Tonight we had this delicious and I mean delicious salad. I've made i t twice before but I was the only one who ate it and it's a lot of chopping involved to make it for just me . But tonight Josh and I had it (and the boys ate leftovers from a previous meal) and I remembered how good it is. We're trying to eat more greens around here so I definitely think we'll be eating this a lot more this year. Enjoy!
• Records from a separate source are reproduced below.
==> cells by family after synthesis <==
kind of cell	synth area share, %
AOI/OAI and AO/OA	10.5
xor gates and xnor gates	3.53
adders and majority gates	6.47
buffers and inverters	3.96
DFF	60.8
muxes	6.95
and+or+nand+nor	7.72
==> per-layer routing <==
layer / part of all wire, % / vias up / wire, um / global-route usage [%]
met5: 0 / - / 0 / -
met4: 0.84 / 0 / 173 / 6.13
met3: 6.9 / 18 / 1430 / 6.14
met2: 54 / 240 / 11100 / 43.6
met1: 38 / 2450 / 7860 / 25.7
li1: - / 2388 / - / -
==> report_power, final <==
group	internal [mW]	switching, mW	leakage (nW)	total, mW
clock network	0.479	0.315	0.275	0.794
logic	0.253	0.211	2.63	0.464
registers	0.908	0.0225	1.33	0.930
File: src/priority_opportunity_scheduler_top.sv
// Top level of the priority opportunity scheduler.
// Depends on pos_pkg and pos_ram (thread id store).
//
//   channel  | handshake        | beat fields
//   request  | start / busy     | req_cmd, req_thread_id, req_priority_req
//   response | rsp_valid strobe | rsp_status, rsp_has_thread, rsp_picked_thread
//
// An enqueue never raises busy, and its response strobe comes in the cycle after the
// accepting edge; so does the response to a pick when no level exists yet.
// Any other pick holds busy while it scans one level per cycle, then walks the levels
// again when opportunities are refilled, then reads the store (ST_POP_READ, ST_POP_DONE);
// its response strobe rises in the same cycle that busy falls.
// Reset is synchronous and clears all per-level counters; the thread store holds
// no reset value. The response is a one-cycle strobe; the receiver cannot stall.
module priority_opportunity_scheduler_top
   import pos_pkg::*;
#(
   parameter int NUM_LEVELS = 16,
   parameter int FIFO_DEPTH = 16,
   parameter int ID_BITS    = 8
) (
   input  logic       clock,
   input  logic       reset,
   input  logic       start,
   output logic       busy,
   input  logic       req_cmd,
   input  logic [7:0] req_thread_id,
   input  logic [3:0] req_priority_req,
   output logic       rsp_valid,
   output logic [1:0] rsp_status,
   output logic       rsp_has_thread,
   output logic [7:0] rsp_picked_thread
);

   localparam int LW = (NUM_LEVELS > 1) ? $clog2(NUM_LEVELS) : 1;
   localparam int SW = (FIFO_DEPTH > 1) ? $clog2(FIFO_DEPTH) : 1;
   localparam int CW = $clog2(FIFO_DEPTH + 1);
   localparam int OW = $clog2(NUM_LEVELS + 1);
   localparam int AW = $clog2(NUM_LEVELS * FIFO_DEPTH);

   logic [NUM_LEVELS-1:0] exists_ff, exists_in;
   logic [OW-1:0] chances_ff [NUM_LEVELS];
   logic [OW-1:0] chances_in [NUM_LEVELS];
   logic [SW-1:0] head_ff [NUM_LEVELS];
   logic [SW-1:0] head_in [NUM_LEVELS];
   logic [CW-1:0] count_ff [NUM_LEVELS];
   logic [CW-1:0] count_in [NUM_LEVELS];
   logic [LW-1:0] cur_ff, cur_in;
   logic          cur_valid_ff, cur_valid_in;
   state_type     state_ff, state_in;
   logic [LW-1:0] scan_ff, scan_in;     // level under test
   logic          wrap_ff, wrap_in;     // scan wrapped past the top
   logic [OW-1:0] rank_ff, rank_in;
   logic [LW-1:0] first_ff, first_in;   // lowest existing level
   logic          rsp_valid_ff, rsp_valid_in;
   logic [1:0]    rsp_status_ff, rsp_status_in;
   logic          rsp_has_ff, rsp_has_in;
   logic [7:0]    rsp_thread_ff, rsp_thread_in;

   logic            wr_en;
   logic [AW-1:0]   wr_addr, rd_addr;
   logic [ID_BITS-1:0] rd_data;
   logic [SW-1:0]   slot;
   logic [SW:0]     slot_sum;
   logic [LW-1:0]   req_lv;
   logic            req_lv_ok;
   logic            ready_lv;
   logic            scan_last;

   pos_ram #(.WIDTH(ID_BITS), .DEPTH(NUM_LEVELS * FIFO_DEPTH)) u_store (
      .clock   (clock),
      .wr_en   (wr_en),
      .wr_addr (wr_addr),
      .wr_data (req_thread_id[ID_BITS-1:0]),
      .rd_addr (rd_addr),
      .rd_data (rd_data)
   );

   assign req_lv    = LW'(req_priority_req);
   assign req_lv_ok = 32'(req_priority_req) < NUM_LEVELS;
   assign slot_sum  = (SW+1)'(head_ff[req_lv]) + (SW+1)'(count_ff[req_lv]);
   assign slot      = (slot_sum >= (SW+1)'(FIFO_DEPTH)) ?
                      SW'(slot_sum - (SW+1)'(FIFO_DEPTH)) : SW'(slot_sum);
   assign ready_lv  = exists_ff[scan_ff] && chances_ff[scan_ff] != '0
                      && count_ff[scan_ff] != '0
                      && !(cur_valid_ff && scan_ff == cur_ff);
   assign scan_last = 32'(scan_ff) == NUM_LEVELS - 1;
   assign rd_addr   = AW'(32'(cur_ff) * FIFO_DEPTH + 32'(head_ff[cur_ff]));
   assign wr_addr   = AW'(32'(req_lv) * FIFO_DEPTH + 32'(slot));

   assign busy              = state_ff != ST_IDLE;
   assign rsp_valid         = rsp_valid_ff;
   assign rsp_status        = rsp_status_ff;
   assign rsp_has_thread    = rsp_has_ff;
   assign rsp_picked_thread = rsp_thread_ff;

   always_comb begin
      exists_in     = exists_ff;
      chances_in    = chances_ff;
      head_in       = head_ff;
      count_in      = count_ff;
      cur_in        = cur_ff;
      cur_valid_in  = cur_valid_ff;
      state_in      = state_ff;
      scan_in       = scan_ff;
      wrap_in       = wrap_ff;
      rank_in       = rank_ff;
      first_in      = first_ff;
      rsp_valid_in  = 1'b0;
      rsp_status_in = STATUS_OK;
      rsp_has_in    = 1'b0;
      rsp_thread_in = '0;
      wr_en         = 1'b0;
      case (state_ff)
         ST_IDLE: begin
            if (start) begin
               if (req_cmd == CMD_ENQUEUE) begin
                  rsp_valid_in = 1'b1;
                  if (!req_lv_ok || 32'(count_ff[req_lv]) >= FIFO_DEPTH) begin
                     rsp_status_in = STATUS_FULL;
                  end else begin
                     wr_en              = 1'b1;
                     exists_in[req_lv]  = 1'b1;
                     count_in[req_lv]   = count_ff[req_lv] + CW'(1);
                  end
               end else if (exists_ff == '0) begin
                  rsp_valid_in  = 1'b1;
                  rsp_status_in = STATUS_NO_PICK;
               end else begin
                  state_in = ST_SCAN;
                  if (cur_valid_ff && 32'(cur_ff) != NUM_LEVELS - 1) begin
                     scan_in = cur_ff + LW'(1);
                     wrap_in = 1'b0;
                  end else begin
                     scan_in = '0;
                     wrap_in = 1'b1;
                  end
               end
            end
         end
         ST_SCAN: begin
            // The second pass stops at the current level, or at the top level if none is current.
            if (ready_lv) begin
               cur_in       = scan_ff;
               cur_valid_in = 1'b1;
               state_in     = ST_POP_READ;
            end else if (scan_last || (wrap_ff && cur_valid_ff && scan_ff == cur_ff)) begin
               if (wrap_ff) begin
                  state_in = ST_REFILL;
                  scan_in  = '0;
                  rank_in  = OW'(1);
               end else begin
                  scan_in = '0;
                  wrap_in = 1'b1;
               end
            end else begin
               scan_in = scan_ff + LW'(1);
            end
         end
         ST_REFILL: begin
            if (exists_ff[scan_ff]) begin
               chances_in[scan_ff] = rank_ff;
               rank_in             = rank_ff + OW'(1);
               if (rank_ff == OW'(1)) begin
                  first_in = scan_ff;
               end
            end
            if (scan_last) begin
               cur_in       = (exists_ff[scan_ff] && rank_ff == OW'(1)) ? scan_ff : first_ff;
               cur_valid_in = 1'b1;
               state_in     = ST_POP_READ;
            end else begin
               scan_in = scan_ff + LW'(1);
            end
         end
         ST_POP_READ: begin
            // The store read of the head entry is in flight this cycle.
            if (chances_ff[cur_ff] != '0) begin
               chances_in[cur_ff] = chances_ff[cur_ff] - OW'(1);
            end
            state_in = ST_POP_DONE;
         end
         ST_POP_DONE: begin
            rsp_valid_in = 1'b1;
            state_in     = ST_IDLE;
            if (count_ff[cur_ff] == '0) begin
               rsp_status_in = STATUS_NO_PICK;
            end else begin
               rsp_has_in     = 1'b1;
               rsp_thread_in  = 8'(rd_data);
               count_in[cur_ff] = count_ff[cur_ff] - CW'(1);
               head_in[cur_ff]  = (32'(head_ff[cur_ff]) == FIFO_DEPTH - 1) ?
                                  '0 : head_ff[cur_ff] + SW'(1);
            end
         end
         default: state_in = ST_IDLE;
      endcase
   end

   always_ff @(posedge clock) begin
      if (reset) begin
         exists_ff    <= '0;
         chances_ff   <= '{default: '0};
         head_ff      <= '{default: '0};
         count_ff     <= '{default: '0};
         cur_ff       <= '0;
         cur_valid_ff <= 1'b0;
         state_ff     <= ST_IDLE;
         rsp_valid_ff <= 1'b0;
      end else begin
         exists_ff    <= exists_in;
         chances_ff   <= chances_in;
         head_ff      <= head_in;
         count_ff     <= count_in;
         cur_ff       <= cur_in;
         cur_valid_ff <= cur_valid_in;
         state_ff     <= state_in;
         rsp_valid_ff <= rsp_valid_in;
      end
      scan_ff       <= scan_in;
      wrap_ff       <= wrap_in;
      rank_ff       <= rank_in;
      first_ff      <= first_in;
      rsp_status_ff <= rsp_status_in;
      rsp_has_ff    <= rsp_has_in;
      rsp_thread_ff <= rsp_thread_in;
   end

endmodule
Salad (Life as Mom version adapted from The Pioneer Woman adapted from Jamie Oliver):

1 pound linguini, cooked according to package directions, rinsed and drained (I use whole wheat) 4 grilled chicken breast halves, chopped 1/2 head green cabbage, shredded (I use purple cabbage) 1 head romaine lettuce, torn into bite sized pieces 1 red bell pepper, julienne cut 2 carrots, peeled and grated 3 green onions, chopped 1 can sliced water chestnuts (I omit because I don't care for them) 1/2 cup toasted slivered almonds 1 bunch cilantro, rinsed

Dressing (I like the Pioneer Woman version):

1 whole Lime, Juiced 8 Tablespoons Olive Oil 8 Tablespoons Soy Sauce 2 Tablespoons (up To 3 Tablespoons) Sesame Oil ⅓ cups Brown Sugar 3 Tablespoons Fresh Ginger Chopped 2 cloves Garlic Chopped 2 whole Hot Peppers Or Jalapeno's, Chopped Chopped Cilantro

Mix salad ingredients together. Whisk dressing ingredients together and pour over salad. Mix with tongs or hands and serve on a platter.

Note: dressing keeps for up to three days before serving, without cilantro.